Circle Internet Group’s (NYSE: CRCL) stock slipped in extended trading and premarket after the company moved to sell 10 million Class A shares, cooling a breathtaking rally of roughly 425% since going public on June 5.
The deal involves the issuance of two million new Circle shares and eight million shares from existing holders, along with a 30-day option that allows underwriters to purchase up to 1.5 million additional shares.
That fresh supply creates an overhang while putting a spotlight on profitability and its flawless execution.

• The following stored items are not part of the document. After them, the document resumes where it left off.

This design comes from an exercise in tuning for small area, a short achievable clock period and few clock cycles on the open sky130 flow, not from production work.
Function was checked by simulation only, so behaviour that the tests miss may differ from the original.
Power and IR drop assume default switching activity.

<file path="flow/design.v">
module tz_hash (
    input  wire         clk,
    input  wire         rst,
    input  wire         in_valid,
    output wire         in_ready,
    input  wire [1:0]   in_op,
    input  wire [7:0]   in_data,
    output wire         idle,
    output wire [511:0] digest,
    output reg          err
);
    localparam [1:0] OP_INIT   = 2'd0;
    localparam [1:0] OP_ABSORB = 2'd1;
    localparam [1:0] OP_BIT    = 2'd2;
    localparam [1:0] OP_CAT    = 2'd3;
    localparam [126:0] ONE = 127'd1;
    function [126:0] fmulx;
        input [126:0] v;
        begin
            fmulx = {v[125:0], 1'b0};
            if (v[126])
                fmulx = fmulx ^ {63'd0, 1'b1, 62'd0, 1'b1};
        end
    endfunction
    function [126:0] fred;
        input [134:0] v;
        begin
            fred = v[126:0] ^ {56'd0, v[134:127], 55'd0, v[134:127]};
        end
    endfunction
    function [126:0] fmulx8;
        input [126:0] v;
        begin
            fmulx8 = fred({v, 8'd0});
        end
    endfunction
    function [126:0] fdivx;
        input [126:0] v;
        begin
            fdivx = {1'b0, v[126:1]};
            if (v[0])
                fdivx = fdivx ^ {1'b1, 63'd0, 1'b1, 62'd0};
        end
    endfunction
    function [126:0] fdivx8;
        input [126:0] v;
        integer i;
        begin
            fdivx8 = v;
            for (i = 0; i < 8; i = i + 1)
                fdivx8 = fdivx(fdivx8);
        end
    endfunction
    function [126:0] fmul8;
        input [126:0] v;
        input [7:0]   m;
        reg   [127:0] w;
        reg   [134:0] acc;
        reg   [3:0]   yl, yh, ys, ml, mh, ms;
        reg   [6:0]   pl, ph, pm;
        reg   [14:0]  p;
        integer k, i, j;
        begin
            w   = {1'b0, v};
            acc = 135'd0;
            ml  = m[3:0];
            mh  = m[7:4];
            ms  = ml ^ mh;
            for (k = 0; k < 16; k = k + 1) begin
                yl = w[8*k +: 4];
                yh = w[8*k+4 +: 4];
                ys = yl ^ yh;
                pl = 7'd0;
                ph = 7'd0;
                pm = 7'd0;
                for (i = 0; i < 4; i = i + 1)
                    for (j = 0; j < 4; j = j + 1) begin
                        pl[i+j] = pl[i+j] ^ (yl[i] & ml[j]);
                        ph[i+j] = ph[i+j] ^ (yh[i] & mh[j]);
                        pm[i+j] = pm[i+j] ^ (ys[i] & ms[j]);
                    end
                p = {8'd0, pl} ^ {ph, 8'd0} ^ {4'd0, pm ^ pl ^ ph, 4'd0};
                acc = acc ^ ({120'd0, p} << (8*k));
            end
            fmul8 = fred(acc);
        end
    endfunction
    reg [126:0] sa, sb, sc, sd;
    reg [126:0] u1, u2, u3, u4;
    reg         pv;         
    reg [1:0]   pop;
    reg [7:0]   pdata;
    reg         ph;         
    reg [5:0]   idx;        
    reg         bad;        
    reg         rdy;        
    reg         idl;        
    reg         c_init, c_abs, c_mul, c_first, c_hi, c_sw, c_wa, c_wb, c_unsw;
    reg [3:0]   nib;        
    reg [3:0]   nibc_n;     
    reg         nn34, nn34c_n;  
    reg [7:0]   mb;         
    assign in_ready = rdy;
    assign idle     = idl;
    assign digest   = {1'b0, sa, 1'b0, sb, 1'b0, sc, 1'b0, sd};
    wire accept = in_valid && rdy;
    wire        mul_now  = pv && pop[1];           
    wire        end_now  = mul_now && idx == 6'd63;
    wire        consumed = pv && (pop == OP_ABSORB ? ph : (pop == OP_BIT ? idx == 6'd63 : 1'b1));
    wire        n_pv     = accept || (pv && !consumed);
    wire [1:0]  n_pop    = accept ? in_op : pop;
    wire [7:0]  n_pdata  = accept ? in_data : pdata;
    wire        n_ph     = (pv && pop == OP_ABSORB) ? !ph : ph;
    wire [5:0]  n_idx    = mul_now ? idx + 6'd1 : idx;
    wire        bad_now  = bad || (pop == OP_CAT && idx[3:0] == 4'd0 && pdata[7]);
    wire        n_bad    = mul_now ? (bad_now && idx != 6'd63) : bad;
    wire        n_last   = n_idx == 6'd63;
    wire        n_busy   = (n_pop == OP_ABSORB && !n_ph) || n_pop == OP_BIT ||
                           (n_pop == OP_CAT && n_last);
    reg [7:0] n_mb;
    always @(*) begin
        if (n_pop == OP_BIT) begin
            if (n_idx[3:0] != 4'd15)
                n_mb = 8'd0;
            else
                case (n_idx[5:4])
                    2'd0: n_mb = 8'h02;                       
                    2'd1: n_mb = {6'd0, n_pdata[0], 1'b1};    
                    2'd2: n_mb = 8'h01;                       
                    default: n_mb = {7'd0, n_pdata[0]};       
                endcase
        end else
            n_mb = n_pdata;
    end
    wire [126:0] a1, a2, a3, a4, nb;
    wire [126:0] c1, c2, c3, c4, nd;
    tz_xstep xa1 (.a(sa), .p(sb), .y(a1));
    tz_tstep xa2 (.a(a1), .p(sa), .t(nib[3]), .y(a2));
    tz_tstep xa3 (.a(a2), .p(a1), .t(nib[2]), .y(a3));
    tz_tstep xa4 (.a(a3), .p(a2), .t(nib[1]), .y(a4));
    tz_b2step xb4 (.a(a3), .p(a2), .t(nib[0]), .u(nn34), .y(nb));
    tz_xstep xc1 (.a(sc), .p(sd), .y(c1));
    tz_tstep xc2 (.a(c1), .p(sc), .t(!nibc_n[3]), .y(c2));
    tz_tstep xc3 (.a(c2), .p(c1), .t(!nibc_n[2]), .y(c3));
    tz_tstep xc4 (.a(c3), .p(c2), .t(!nibc_n[1]), .y(c4));
    tz_b2step xd4 (.a(c3), .p(c2), .t(!nibc_n[0]), .u(!nn34c_n), .y(nd));
    wire [126:0] s1 = c_first ? (c_hi ? u3 : 127'd0) : fmulx8(u1);
    wire [126:0] s2 = c_first ? (c_hi ? u4 : 127'd0) : fmulx8(u2);
    wire [126:0] o1 = s1 ^ fmul8(sa, mb);
    wire [126:0] o2 = s2 ^ fmul8(sc, mb);
    always @(posedge clk) begin
        if (rst) begin
            pv      <= 1'b0;
            ph      <= 1'b0;
            idx     <= 6'd0;
            bad     <= 1'b0;
            rdy     <= 1'b1;
            idl     <= 1'b1;
            c_init  <= 1'b0;
            c_abs   <= 1'b0;
            c_mul   <= 1'b0;
            c_sw    <= 1'b0;
            c_wa    <= 1'b0;
            c_wb    <= 1'b0;
            c_unsw  <= 1'b0;
        end else begin
            pv      <= n_pv;
            pop     <= n_pop;
            pdata   <= n_pdata;
            ph      <= n_ph;
            idx     <= n_idx;
            bad     <= n_bad;
            rdy     <= !(n_pv && n_busy);
            idl     <= !n_pv && n_idx == 6'd0 && !end_now;
            c_init  <= n_pv && n_pop == OP_INIT;
            c_abs   <= n_pv && n_pop == OP_ABSORB;
            c_mul   <= n_pv && n_pop[1];
            c_first <= n_idx[3:0] == 4'd0;
            c_hi    <= n_idx[5];
            c_sw    <= n_pv && n_pop[1] && n_idx == 6'd31;
            c_wa    <= n_pv && n_pop[1] && n_idx == 6'd48 && !n_bad &&
                       !(n_pop == OP_CAT && n_pdata[7]);
            c_wb    <= end_now && !bad_now;
            c_unsw  <= end_now && bad_now;
            nib     <= n_ph ? n_pdata[3:0] : n_pdata[7:4];
            nibc_n  <= ~(n_ph ? n_pdata[3:0] : n_pdata[7:4]);
            nn34    <= !(n_ph ? (n_pdata[1] && n_pdata[0]) : (n_pdata[5] && n_pdata[4]));
            nn34c_n <=  (n_ph ? (n_pdata[1] && n_pdata[0]) : (n_pdata[5] && n_pdata[4]));
            mb      <= n_mb;
            if (c_mul) begin
                u1 <= o1;
                u2 <= o2;
                u3 <= c_first ? u1 : fdivx8(u3);
                u4 <= c_first ? u2 : fdivx8(u4);
            end
        end
    end
    wire         abs_go = c_abs && !rst;
    reg  [126:0] ka, kb, kc, kd;
    always @(*) begin
        if (abs_go) begin
            ka = 127'd0;
            kb = 127'd0;
            kc = 127'd0;
            kd = 127'd0;
        end else if (rst || c_init) begin
            ka = ONE;
            kb = 127'd0;
            kc = 127'd0;
            kd = ONE;
        end else if (c_sw || c_unsw) begin
            ka = sb;
            kb = sa;
            kc = sd;
            kd = sc;
        end else if (c_wb) begin
            ka = sb;
            kb = u1;
            kc = sd;
            kd = u2;
        end else if (c_wa) begin
            ka = sa;
            kb = u1;
            kc = sc;
            kd = u2;
        end else begin
            ka = sa;
            kb = sb;
            kc = sc;
            kd = sd;
        end
    end
    wire [126:0] da, db, dc, dd;
    tz_andor ma (.s(abs_go), .a(a4), .b(ka), .y(da));
    tz_andor mb_ (.s(abs_go), .a(nb), .b(kb), .y(db));
    tz_andor mc (.s(abs_go), .a(c4), .b(kc), .y(dc));
    tz_andor md (.s(abs_go), .a(nd), .b(kd), .y(dd));
    always @(posedge clk) begin
        sa <= da;
        sb <= db;
        sc <= dc;
        sd <= dd;
    end
    always @(posedge clk) begin
        if (rst || c_init)
            err <= 1'b0;
        else if (c_unsw)
            err <= 1'b1;
    end
endmodule
module tz_xstep (
    input  wire [126:0] a,
    input  wire [126:0] p,
    output wire [126:0] y
);
    assign y = {a[125:0], 1'b0} ^ {63'd0, a[126], 62'd0, a[126]} ^ p;
endmodule
module tz_tstep (
    input  wire [126:0] a,
    input  wire [126:0] p,
    input  wire         t,
    output wire [126:0] y
);
    wire [126:0] q;
    tz_xstep xq (.a(a), .p(p), .y(q));
    assign y = q ^ (t ? a : 127'd0);
endmodule
module tz_andor (
    input  wire         s,
    input  wire [126:0] a,
    input  wire [126:0] b,
    output wire [126:0] y
);
    assign y = (s ? a : 127'd0) | b;
endmodule
module tz_b2step (
    input  wire [126:0] a,
    input  wire [126:0] p,
    input  wire         t,
    input  wire         u,
    output wire [126:0] y
);
    wire [126:0] xa = {a[125:0], 1'b0} ^ {63'd0, a[126], 62'd0, a[126]};
    assign y = (u ? a : 127'd0) ^ (t ? xa : 127'd0) ^ (t ? p : 127'd0);
endmodule
</file>
Background: an optimization exercise with open tools, aiming at small area, a short achievable clock period and few clock cycles. Do not read the settings as production practice.
Function was checked by simulation only, so behaviour that the tests miss may differ from the original.
Power and IR drop assume default switching activity.

File: design.v
module f64_round (
    input         sign,
    input  [68:0] pn,
    input  [11:0] pexp,
    input         ones,
    output [63:0] result,
    output        is_inf,
    output [62:0] trunc,
    output        up,
    output [11:0] e_round
);
    wire [11:0] e_field = pn[68] ? pexp : 12'd0;
    assign up      = pn[15] && ((|pn[14:0]) || pn[16]);
    assign trunc   = {e_field[10:0], pn[67:16]};
    assign e_round = e_field + {11'd0, up && ones};
    assign is_inf  = e_round >= 12'd2047;
    wire [62:0] rounded = trunc + {62'd0, up};
    assign result = is_inf ? {sign, 11'h7FF, 52'd0} : {sign, rounded};
endmodule
module f64_mul_nat (
    input  [68:0] pn,
    input  [68:0] sg,
    input  [11:0] pexp,
    output [68:0] pn_next,
    output [68:0] sg_next,
    output [11:0] pexp_next,
    output        ones_next    
);
    wire [69:0] s  = {1'b0, pn} + {1'b0, sg};
    wire        up = s[69];
    assign pn_next   = up ? s[69:1] : s[68:0];
    assign sg_next   = up ? {1'b0, sg[68:1]} : sg;
    assign pexp_next = pexp + {11'd0, up};
    assign ones_next = up ? &s[68:17] : &s[67:16];
endmodule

Circle down 6% after hours post announcing a 10m share offering (2m shares being sold by the company and 8m from existing holders including management). Here's the list of everyone selling: pic.twitter.com/QNCDoHLOTy
— Omar (@TheOneandOmsy) August 12, 2025
The offering came right after Circle’s first quarterly earnings as a public company. Second-quarter revenue jumped about 53% year-over-year to about $658 million, narrowly topping estimates.
The company still logged a net loss of $482 million, mainly from the one-time IPO-related charges, but underlying operations showed clear improvement.
Stablecoin growth remains the engine.
Management described USDC as the fastest-growing stablecoin over the past year. Circulating supply increased nearly 90% year-over-year to $61.3 billion at quarter-end and $65.2 billion by August 10. Despite its growth, USDC still lags behind its main rival, USDT, by a significant margin.
Reserve income, largely driven by short-term treasuries backing USDC, also climbed sharply—reinforcing the direct tie between asset backing and revenue strength.
Besides the numbers, the company’s strategy continues to expand.
Circle previewed ARC, a network slated for launch in the second half of the year. It aims to deliver faster, more predictable, and lower-cost blockchain fees for institutions.
The company is also positioning ARC and broader payment rails to capitalize on growing use cases for dollar digital currencies, aided by a clearer U.S. policy framework following the GENIUS Act.
Despite all this positive movement from Circle, Wall Street remains split. Compass Point stays bearish with a Sell and a $130 target, while Seaport Research remains bullish with a Buy and $280 target.
Circle Isn’t Alone in Mid-August’s Crypto Stumble
Other crypto related stocks witnessed dip in prices.
Bitcoin Depot fell 14.3% premarket on August 12 despite higher Q2 revenue, hurt by dilution fears. Coinbase slipped after earnings, weighed down by regulation and weak markets.
Bitcoin Depot, $BTM, Q2-25. Results:
📊 EPS: $0.16 🔴
💰 Revenue: $172.11M 🟢
📈 Net Income: $12.32M
🔎 Revenue and profit climbed YoY as kiosk expansion and higher volumes drove strong margin and EBITDA growth. pic.twitter.com/eoU3DjtEV0— EarningsTime (@Earnings_Time) August 12, 2025
Nonetheless, fundamentals offer support. Bitcoin Depot’s revenue is growing, Coinbase retains scale and institutional reach, and Circle is tied to stablecoin adoption and institutional products.
Pullbacks have reset valuations, and if liquidity and macro trends improve, catalysts like user growth, product expansion, and on-chain activity could drive a rebound and push the stock prices higher.